Ask Chuck Norris! He was there.

Dear Word Detective: A few years ago, I began hearing a “new” word, new to me, anyway. It was everywhere! That word is “conflate.” Am I wrong in thinking it was made up to fill a need? Seems like a mash-up of “confuse” and “inflate,” although I don’t know how “inflate” could apply. “Confuse” I get, as I interpret “conflate” to mean to mistakenly compare one item with another. Has this younger generation made up another word? Or has “conflate” merely gained popularity, especially in discussions of a scientific nature? — Bunny Reynolds.

Dagnabbit, are those whippersnappers fiddling with our language again? I swan, I can’t abide any more foolishness from those hooligans. Twerking and tweeting and selfing all day. Take away their electronic telephones, I say.

Onward. This is an interesting question. On the one hand, I too have noticed an increased use of “conflate” recently, at least in mass media. I don’t remember hearing it at all when I was growing up, and, according to the Google Ngram viewer (which tracks occurrences of words in books that happen to be in the Google Books database) from 1800 to the present, usage of “conflate” in printed books piddled along at nearly zero until it started to rise in the 1960s and then shot up between 1980 and 2000. So you’re correct that the relative popularity of “conflate” is recent.

But, as the preceding paragraph implies, the word itself is not new. In fact, “conflate” first appeared in English way back in the mid-16th century. “Conflate” comes from the Latin “conflare” (“con,” together, plus “flare,” to blow), and originally meant “to fuse or blow together, to combine, to put together from several sources.” By the late 19th century, “conflate” had narrowed a bit and was primarily used to mean (as the Oxford English Dictionary puts it) “To combine or fuse two variant readings of a text into a composite reading; to form a composite reading or text by such fusion.” Today “conflate” is commonly used more broadly to mean “to confuse two things by combining them or equating them” (e.g., “Buzzfeed has been criticized for conflating real news and the antics of the Kardashians.”). “Conflation” is the particular kind of “confusion” that comes when disparate items or events are combined into one, resulting in “confusing” what actually happened or was said, which brings us, of course, to Brian Williams, aka The Great Conflator.

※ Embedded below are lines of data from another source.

**src/rtl/lane_collector.sv**
```systemverilog
// Collects strobed demux lanes into one-entry slots and drains them round-robin
// onto a valid/ready byte output. Optional overflow flags: LANE_COLLECTOR_OVF_EN.
module lane_collector (
    input  logic       clk,
    input  logic       rst,
    input  logic [7:0] A,
    input  logic [7:0] B,
    input  logic [7:0] C,
    input  logic [7:0] D,
    input  logic [1:0] sel,
    input  logic       wr_en,
    output logic [7:0] out_data,
    output logic [1:0] out_lane,
    output logic       out_valid,
    input  logic       out_ready,
    output logic [2:0] pending,
    output logic [3:0] ovf,
    input  logic       ovf_clr
);

    logic [7:0] slot_data [4];
    logic [3:0] slot_vld;
    logic [1:0] rr;

    logic       grant;
    logic       gnt_found;
    logic [1:0] gnt_idx;
    logic [1:0] idx;
    logic [7:0] wr_data;
    logic       wr_ok;
    logic       drop;
    logic [3:0] vld_nxt;

    // Round-robin search starting at rr; a slot being granted may be rewritten
    // in the same cycle, which is why the write check looks at the grant.
    always_comb begin
        gnt_found = 1'b0;
        gnt_idx   = rr;
        idx       = rr;
        for (int k = 0; k < 4; k++) begin
            idx = rr + k[1:0];
            if (!gnt_found && slot_vld[idx]) begin
                gnt_found = 1'b1;
                gnt_idx   = idx;
            end
        end
        grant = gnt_found && (!out_valid || out_ready);

        case (sel)
            2'd0:    wr_data = A;
            2'd1:    wr_data = B;
            2'd2:    wr_data = C;
            default: wr_data = D;
        endcase

        wr_ok = wr_en && (!slot_vld[sel] || (grant && (gnt_idx == sel)));
        drop  = wr_en && !wr_ok;

        vld_nxt = slot_vld;
        if (grant) begin
            vld_nxt[gnt_idx] = 1'b0;
        end
        if (wr_ok) begin
            vld_nxt[sel] = 1'b1;
        end
    end

    always_ff @(posedge clk) begin
        if (rst) begin
            for (int i = 0; i < 4; i++) begin
                slot_data[i] <= 8'h00;
            end
            slot_vld  <= 4'b0000;
            rr        <= 2'd0;
            pending   <= 3'd0;
            out_data  <= 8'h00;
            out_lane  <= 2'd0;
            out_valid <= 1'b0;
        end else begin
            slot_vld <= vld_nxt;
            if (wr_ok) begin
                slot_data[sel] <= wr_data;
            end
            pending <= {2'b00, vld_nxt[0]} + {2'b00, vld_nxt[1]}
                     + {2'b00, vld_nxt[2]} + {2'b00, vld_nxt[3]};
            if (grant) begin
                out_data  <= slot_data[gnt_idx];
                out_lane  <= gnt_idx;
                out_valid <= 1'b1;
                rr        <= gnt_idx + 2'd1;
            end else if (out_ready) begin
                out_valid <= 1'b0;
            end
        end
    end

`ifdef LANE_COLLECTOR_OVF_EN
    logic [3:0] drop_vec;

    assign drop_vec = drop ? (4'b0001 << sel) : 4'b0000;

    // A fresh overflow wins over a simultaneous clear.
    always_ff @(posedge clk) begin
        if (rst) begin
            ovf <= 4'b0000;
        end else begin
            ovf <= (ovf_clr ? 4'b0000 : ovf) | drop_vec;
        end
    end
`else
    logic unused_ovf_inputs;

    assign unused_ovf_inputs = ovf_clr | drop;
    assign ovf               = 4'b0000;
`endif

endmodule
```
**config.mk**
```make
export PLATFORM = sky130hd
export DESIGN_NAME = iterative_alu
export DESIGN_NICKNAME = d
export VERILOG_FILES = /design/src/rtl/iterative_alu.sv
export SDC_FILE = /design/constraint.sdc
export NUM_CORES = 1
export LEC_CHECK = 0
export CAP_MARGIN = 25
export CORE_ASPECT_RATIO = 0.7
export CORE_MARGIN = 2
export CORE_UTILIZATION = 45
export CTS_BUF_LIST = sky130_fd_sc_hd__clkbuf_8
export DETAILED_ROUTE_END_ITERATION = 10
export GPL_ROUTABILITY_DRIVEN = 0
export PLACE_DENSITY = 0.69
export REMOVE_ABC_BUFFERS = 1
export SYNTH_ARGS = -nofsm -noshare
export SYNTH_HDL_FRONTEND = slang
export SYNTH_SLANG_ARGS = --single-unit
```
**constraint.sdc**
```tcl
create_clock -name clk -period 4.5 [get_ports clk]
set_input_delay 1.125 -clock clk [delete_from_list [all_inputs] [get_ports clk]]
set_output_delay 1.125 -clock clk [all_outputs]
set_load 0.01 [all_outputs]
```
**src/rtl/iterative_alu.sv**
```systemverilog
// Execute-stage ALU: single-cycle logic/arith/compare ops,
// serial one-bit-per-cycle shifts, valid/ready on both sides.
module iterative_alu #(
  parameter int DATA_WIDTH  = 32,
  parameter int SHAMT_WIDTH = 5
) (
  input  logic                  clk,
  input  logic                  reset,
  input  logic                  in_valid,
  output logic                  in_ready,
  input  logic [3:0]            Operation,
  input  logic [DATA_WIDTH-1:0] src_a,
  input  logic [DATA_WIDTH-1:0] src_b,
  output logic                  out_valid,
  input  logic                  out_ready,
  output logic [DATA_WIDTH-1:0] result,
  output logic                  zero
);

  typedef enum logic [1:0] {
    S_IDLE,
    S_SHIFT,
    S_DONE
  } state_t;

  state_t r_state;
  state_t w_next;

  logic [DATA_WIDTH-1:0]  r_work;
  logic [SHAMT_WIDTH-1:0] r_cnt;
  logic [1:0]             r_kind;
  logic [DATA_WIDTH-1:0]  r_result;
  logic                   r_zero;

  logic                   w_accept;
  logic                   w_is_shift;
  logic                   w_last;
  logic                   w_lt;
  logic [SHAMT_WIDTH-1:0] w_shamt;
  logic [DATA_WIDTH-1:0]  w_sum;
  logic [DATA_WIDTH-1:0]  w_diff;
  logic [DATA_WIDTH-1:0]  w_alu;
  logic [DATA_WIDTH-1:0]  w_shifted;

  assign w_shamt    = src_b[SHAMT_WIDTH-1:0];
  assign w_accept   = in_valid && in_ready;
  assign w_is_shift = (Operation == 4'b0100) ||
                      (Operation == 4'b0101) ||
                      (Operation == 4'b0111);
  assign w_last     = (r_cnt == SHAMT_WIDTH'(1));
  assign w_sum      = src_a + src_b;
  assign w_diff     = src_a - src_b;
  assign w_lt       = $signed(src_a) < $signed(src_b);

  always_comb begin
    w_alu = '0;
    unique case (Operation)
      4'b0000: w_alu = src_a & src_b;
      4'b0001: w_alu = src_a | src_b;
      4'b0010: w_alu = w_sum;
      4'b0011: w_alu = w_diff;
      4'b0110: w_alu = src_a ^ src_b;
      4'b1000: w_alu = DATA_WIDTH'(src_a == src_b);
      4'b1001: w_alu = DATA_WIDTH'(src_a != src_b);
      4'b1011: w_alu = DATA_WIDTH'(w_lt);
      4'b1100: w_alu = DATA_WIDTH'(w_lt);
      4'b1101: w_alu = DATA_WIDTH'(!w_lt);
      4'b1111: w_alu = {w_sum[DATA_WIDTH-1:1], 1'b0};
      default: w_alu = '0;
    endcase
  end

  // r_kind holds Operation[1:0]: 00 SLL, 01 SRL, 11 SRA
  always_comb begin
    w_shifted = '0;
    unique case (r_kind)
      2'b00:   w_shifted = {r_work[DATA_WIDTH-2:0], 1'b0};
      2'b01:   w_shifted = {1'b0, r_work[DATA_WIDTH-1:1]};
      default: w_shifted = {r_work[DATA_WIDTH-1],
                            r_work[DATA_WIDTH-1:1]};
    endcase
  end

  always_ff @(posedge clk) begin
    if (reset) r_state <= S_IDLE;
    else       r_state <= w_next;
  end

  always_comb begin
    w_next = r_state;
    unique case (r_state)
      S_IDLE: begin
        if (w_accept)
          w_next = (w_is_shift && (w_shamt != '0))
                   ? S_SHIFT : S_DONE;
      end
      S_SHIFT: if (w_last) w_next = S_DONE;
      S_DONE:  if (out_ready) w_next = S_IDLE;
      default: w_next = S_IDLE;
    endcase
  end

  always_comb begin
    in_ready  = (r_state == S_IDLE) && !reset;
    out_valid = (r_state == S_DONE);
  end

  always_ff @(posedge clk) begin
    if (reset) begin
      r_work   <= '0;
      r_cnt    <= '0;
      r_kind   <= '0;
      r_result <= '0;
      r_zero   <= 1'b0;
    end else if (w_accept) begin
      r_kind <= Operation[1:0];
      if (!w_is_shift) begin
        r_result <= w_alu;
        r_zero   <= (w_alu == '0);
      end else if (w_shamt == '0) begin
        r_result <= src_a;
        r_zero   <= (src_a == '0);
      end else begin
        r_work <= src_a;
        r_cnt  <= w_shamt;
      end
    end else if (r_state == S_SHIFT) begin
      r_work <= w_shifted;
      r_cnt  <= r_cnt - SHAMT_WIDTH'(1);
      if (w_last) begin
        r_result <= w_shifted;
        r_zero   <= (w_shifted == '0);
      end
    end
  end

  assign result = r_result;
  assign zero   = r_zero;

endmodule

```
==> metrics.md <==
| Metric | Value |
|---|---|
| Yosys top cell by area | dfxtp_1 |
| Final Critical Period | approximately 4.5 ns |
| Setup violators final | 0 |
| Critical path destination | zero |
| First-pass GRT wire length | 61900 um |
| Area grow syn2layout | 44.6% |
| Clock skew | about 0.013 ns |
| Total grt overflow | 0 |
| Hold path cells | 2 |
| H-tree levels | 3 |
| Largest net degree at the start of global routing | between 70 and 80 |
| Async SR Flop Fraction | 0% |
| Fmax achieved | approximately 0.22 GHz |
| Final HPWL from detailed placement | around 31000 um |
| CTS Buffer Depth | 2 |
| Placed insts | 1979 |
| Reg2reg end | zero |
| Clk Latency, worst-skew pair | between 0.3 and 0.4 ns |
| VDD IR max | 206 uV |
| Width of the die | roughly 180 um |
| Mapped Avg Cell Area | 6.86 um^2 |
| List of most frequent post-synthesis cells | a21oi_1, nor2_1, nand2_1 |
| DIE HEIGHT | ~130 um |
| CTS tree | done |
| HP Class | reg -> reg |
| Clk root buf | clkbuf_8 |
| Post-synthesis register bit count | 74 |
| Synth Cell Area | just under 10000 um^2 |
| Core Rows | between 40 and 50 |
| Post-DRT Antenna Nets | 0 |
| Final Hold Viols | 0 |
| Clock slew at reported path FFs | about 0.090 ns |
| DRC Markers | 0 |
| CP Launch Type | primary input |
| Vias | between 10k and 15k |
| Layout cell share with drive strength beyond 1 | between 20% and 30% |
| Mapped Cells | about 1.4k |
| Pwr Density | 212 nW/um^2 |
| Finished Layout Cells | about 2k |
| Outcome | completed |
| Yosys top cell area share | 15.4% |
| Finished Cell Area | between 10000 and 15000 um^2 |
| Setup TNS | 0 ns |
| Initial drt markers | 1740 |
| Number of synthesized flops with an enable pin | 0 |
| WP data arrival | 4.76 ns |
| Final period utilization | between 90% and 100% |
| Max_slew headroom | between 30 and 40% |
| Crit. End Element | flop |
| N_diodes | 0 |
| Unrepaired setup endpoints after global routing | yes |
| Die area | around 23000 um^2 |
| Worst r2r path cells | 8 |
| Clk sinks | 74 |
| Hold_buf cts | 0 |
| Vias in the first global route | 11.5k |
| Pins Over Slew Limit | 0 |
| Worst slew pin tran | approximately 1 ns |
| Via-to-Cell Ratio | 6.30 |
| Seq/Total Area, Yosys | approximately 15% |
| Wirelength, routed | slightly above 40000 um |
| Total core area | 20900 um^2 |
| Initial antenna violation count | 1 |
| Number of CTS-inserted buffers | 9 |
| Static Leak | slightly above 0.006 uW |
| Final #Nets | around 1.9k |
| Crit path max fanout | 7 |
| FF-to-FF setup slack | roughly 1.3 ns |
| Worst Setup Path Type | in -> reg |
| Hold Slack | 0.455 ns |
| Ys Warns | 0 |
| Starting Density | a little under half |
| RR Startpoint | r_kind[1] |
| Maxcap violations | 0 |
| Detailed-router iteration count before antenna repair | 6 |
| Hold Crit Start | result[15] |
| # IOs | approximately 110 |
| Placed Area | about 13000 um^2 |
| Top-count cell post-synth | a21oi_1 |
| WP data required | around 4.8 ns |
| Synth cell types | 89 |
| Area contributors post-synth | dfxtp_1, ha_1, a21oi_1, nor2_1, nand2_1 |
| Port buffer count | 106 |
| Gr usage total | approximately a third |
| Critical path origin | src_b[4] |
| Ys flop type | dfxtp_1 |
| Drt wl/cell | 20.3 um |
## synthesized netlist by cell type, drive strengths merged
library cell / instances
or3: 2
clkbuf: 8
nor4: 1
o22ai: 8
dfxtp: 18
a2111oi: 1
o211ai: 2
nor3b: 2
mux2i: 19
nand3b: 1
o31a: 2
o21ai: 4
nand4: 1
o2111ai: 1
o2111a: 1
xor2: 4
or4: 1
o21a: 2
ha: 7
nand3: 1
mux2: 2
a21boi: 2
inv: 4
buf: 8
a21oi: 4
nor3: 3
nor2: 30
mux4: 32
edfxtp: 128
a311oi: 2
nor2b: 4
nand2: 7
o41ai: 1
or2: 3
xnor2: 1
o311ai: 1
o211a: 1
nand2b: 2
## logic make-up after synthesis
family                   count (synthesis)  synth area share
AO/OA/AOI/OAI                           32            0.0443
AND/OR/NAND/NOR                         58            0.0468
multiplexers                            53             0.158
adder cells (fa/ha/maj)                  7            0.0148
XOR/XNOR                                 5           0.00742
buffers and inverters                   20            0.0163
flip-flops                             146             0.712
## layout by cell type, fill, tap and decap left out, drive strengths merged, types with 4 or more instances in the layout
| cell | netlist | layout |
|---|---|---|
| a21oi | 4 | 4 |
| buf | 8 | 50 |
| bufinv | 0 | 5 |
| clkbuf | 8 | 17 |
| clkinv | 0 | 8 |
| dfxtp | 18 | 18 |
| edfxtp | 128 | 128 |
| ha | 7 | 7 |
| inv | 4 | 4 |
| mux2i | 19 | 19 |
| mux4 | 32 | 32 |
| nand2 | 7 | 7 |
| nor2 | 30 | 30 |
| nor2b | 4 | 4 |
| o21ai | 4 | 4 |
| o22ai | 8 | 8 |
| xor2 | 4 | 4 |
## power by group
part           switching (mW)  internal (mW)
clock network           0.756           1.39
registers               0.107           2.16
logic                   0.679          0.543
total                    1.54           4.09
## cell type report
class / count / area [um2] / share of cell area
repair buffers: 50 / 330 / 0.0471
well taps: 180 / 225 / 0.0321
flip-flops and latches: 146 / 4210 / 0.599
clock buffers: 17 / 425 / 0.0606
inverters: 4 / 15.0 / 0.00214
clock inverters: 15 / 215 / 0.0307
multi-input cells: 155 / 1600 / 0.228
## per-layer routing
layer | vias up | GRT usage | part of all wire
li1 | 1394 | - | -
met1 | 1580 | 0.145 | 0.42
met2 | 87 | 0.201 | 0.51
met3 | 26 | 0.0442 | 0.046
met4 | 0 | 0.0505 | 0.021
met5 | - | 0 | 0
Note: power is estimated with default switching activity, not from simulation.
--- src/rtl/key_debounce.sv ---
// key_debounce
//   Per-key synchroniser, debouncer and long-press detector for active-low
//   push buttons. Each key has its own FSM and counters and produces clean
//   level, press, release and long-press indications for the control logic.
//
// Ports
//   clk          in   1      system clock
//   rst          in   1      asynchronous active-high reset
//   pio_key      in   KEY_W  raw button pins, 0 = pressed, asynchronous to clk
//   key_level    out  KEY_W  debounced state, 1 = pressed
//   key_press    out  KEY_W  1-cycle pulse when a press is accepted
//   key_release  out  KEY_W  1-cycle pulse when a release is accepted
//   key_long     out  KEY_W  1-cycle pulse, once per press, at the hold threshold
//
// state   | meaning
// --------+-------------------------------------------------------------
// IDLE    | key released and stable
// PRESS_F | key seen pressed, waiting out the debounce window
// HELD    | press accepted, key stable pressed
// REL_F   | key seen released while held, waiting out the debounce window

module key_debounce #(
  parameter int unsigned KEY_W    = 4,
  parameter int unsigned DEB_CNT  = 1_000_000 - 1,
  parameter int unsigned LONG_CNT = 50_000_000 - 1
) (
  input  logic             clk,
  input  logic             rst,
  input  logic [KEY_W-1:0] pio_key,
  output logic [KEY_W-1:0] key_level,
  output logic [KEY_W-1:0] key_press,
  output logic [KEY_W-1:0] key_release,
  output logic [KEY_W-1:0] key_long
);

  typedef enum logic [1:0] {
    ST_IDLE    = 2'd0,
    ST_PRESS_F = 2'd1,
    ST_HELD    = 2'd2,
    ST_REL_F   = 2'd3
  } state_t;

  for (genvar gi = 0; gi < KEY_W; gi++) begin : g_key
    logic [1:0]  r_sync;
    state_t      r_state;
    logic [31:0] r_deb_cnt;
    logic [31:0] r_hold_cnt;
    logic        r_long_done;
    logic        r_level;
    logic        r_press;
    logic        r_release;
    logic        r_long;

    logic        w_sync;
    logic        w_deb_done;
    logic        w_hold_run;
    logic        w_hold_hit;
    logic        w_rel_accept;

    // Two-flop synchroniser; inverted so 1 means pressed, resets to released.
    always_ff @(posedge clk or posedge rst) begin
      if (rst) begin
        r_sync <= 2'b00;
      end else begin
        r_sync <= {r_sync[0], ~pio_key[gi]};
      end
    end

    assign w_sync       = r_sync[1];
    assign w_deb_done   = (r_deb_cnt == DEB_CNT);
    assign w_hold_run   = (r_state == ST_HELD) || (r_state == ST_REL_F);
    assign w_hold_hit   = w_hold_run && !r_long_done && (r_hold_cnt == LONG_CNT);
    assign w_rel_accept = (r_state == ST_REL_F) && !w_sync && w_deb_done;

    always_ff @(posedge clk or posedge rst) begin
      if (rst) begin
        r_state     <= ST_IDLE;
        r_deb_cnt   <= 32'd0;
        r_hold_cnt  <= 32'd0;
        r_long_done <= 1'b0;
        r_level     <= 1'b0;
        r_press     <= 1'b0;
        r_release   <= 1'b0;
        r_long      <= 1'b0;
      end else begin
        r_press   <= 1'b0;
        r_release <= 1'b0;
        // A release accepted on the threshold cycle wins; the press is over
        // so a long-press event would be meaningless.
        r_long    <= w_hold_hit && !w_rel_accept;

        // Hold counter saturates at the threshold; the done flag keeps the
        // long pulse to a single cycle per press.
        if (w_hold_run && !r_long_done) begin
          if (r_hold_cnt == LONG_CNT) begin
            r_long_done <= 1'b1;
          end else begin
            r_hold_cnt <= r_hold_cnt + 32'd1;
          end
        end

        case (r_state)
          ST_IDLE: begin
            if (w_sync) begin
              r_state   <= ST_PRESS_F;
              r_deb_cnt <= 32'd0;
            end
          end
          ST_PRESS_F: begin
            if (!w_sync) begin
              r_state <= ST_IDLE;
            end else if (w_deb_done) begin
              r_state     <= ST_HELD;
              r_press     <= 1'b1;
              r_level     <= 1'b1;
              r_hold_cnt  <= 32'd0;
              r_long_done <= 1'b0;
            end else begin
              r_deb_cnt <= r_deb_cnt + 32'd1;
            end
          end
          ST_HELD: begin
            if (!w_sync) begin
              r_state   <= ST_REL_F;
              r_deb_cnt <= 32'd0;
            end
          end
          ST_REL_F: begin
            // Bounce back to HELD leaves the hold counter running.
            if (w_sync) begin
              r_state <= ST_HELD;
            end else if (w_deb_done) begin
              r_state   <= ST_IDLE;
              r_release <= 1'b1;
              r_level   <= 1'b0;
            end else begin
              r_deb_cnt <= r_deb_cnt + 32'd1;
            end
          end
          default: begin
            r_state <= ST_IDLE;
          end
        endcase
      end
    end

    assign key_level[gi]   = r_level;
    assign key_press[gi]   = r_press;
    assign key_release[gi] = r_release;
    assign key_long[gi]    = r_long;
  end

endmodule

In early 2015, NBC News anchor Williams was embroiled in a media fracas when he recounted his story of being in a helicopter that was struck by a rocket propelled grenade over Iraq in 2003, a misfortune that had actually befallen a chopper flying an hour ahead of his. Long story short (and it is a complex situation), Williams eventually said that he had “conflated” two separate incidents and apparently “misremembered” what had happened. Given that most people believed he had simply lied, that excuse didn’t fly (he was suspended for six months and then banished to MSNBC). More importantly for this discussion, his high-profile use of “conflate” sent the word rocketing to the top of the list of words being looked up in the Merriam-Webster.com online dictionary. So the good news is that more people now know what “conflate” means. The bad news may be that they’re going to use it to explain their fibs.

2 comments to Conflate

  • Joseph Engum

    Personally, I like the idea of combining multiple concepts or experiences or even mediums to enrichen or broaden the context or meaning… conflating seems inclusive and clarifying.

  • Pam Workman

    Working as a geriatric nurse in the late 80’s, I reported information to a doctor which was given to me by his patient. The doctor’s response was, “She’s conflating.’ And so I looked up and learned a new word which has served me well over the years.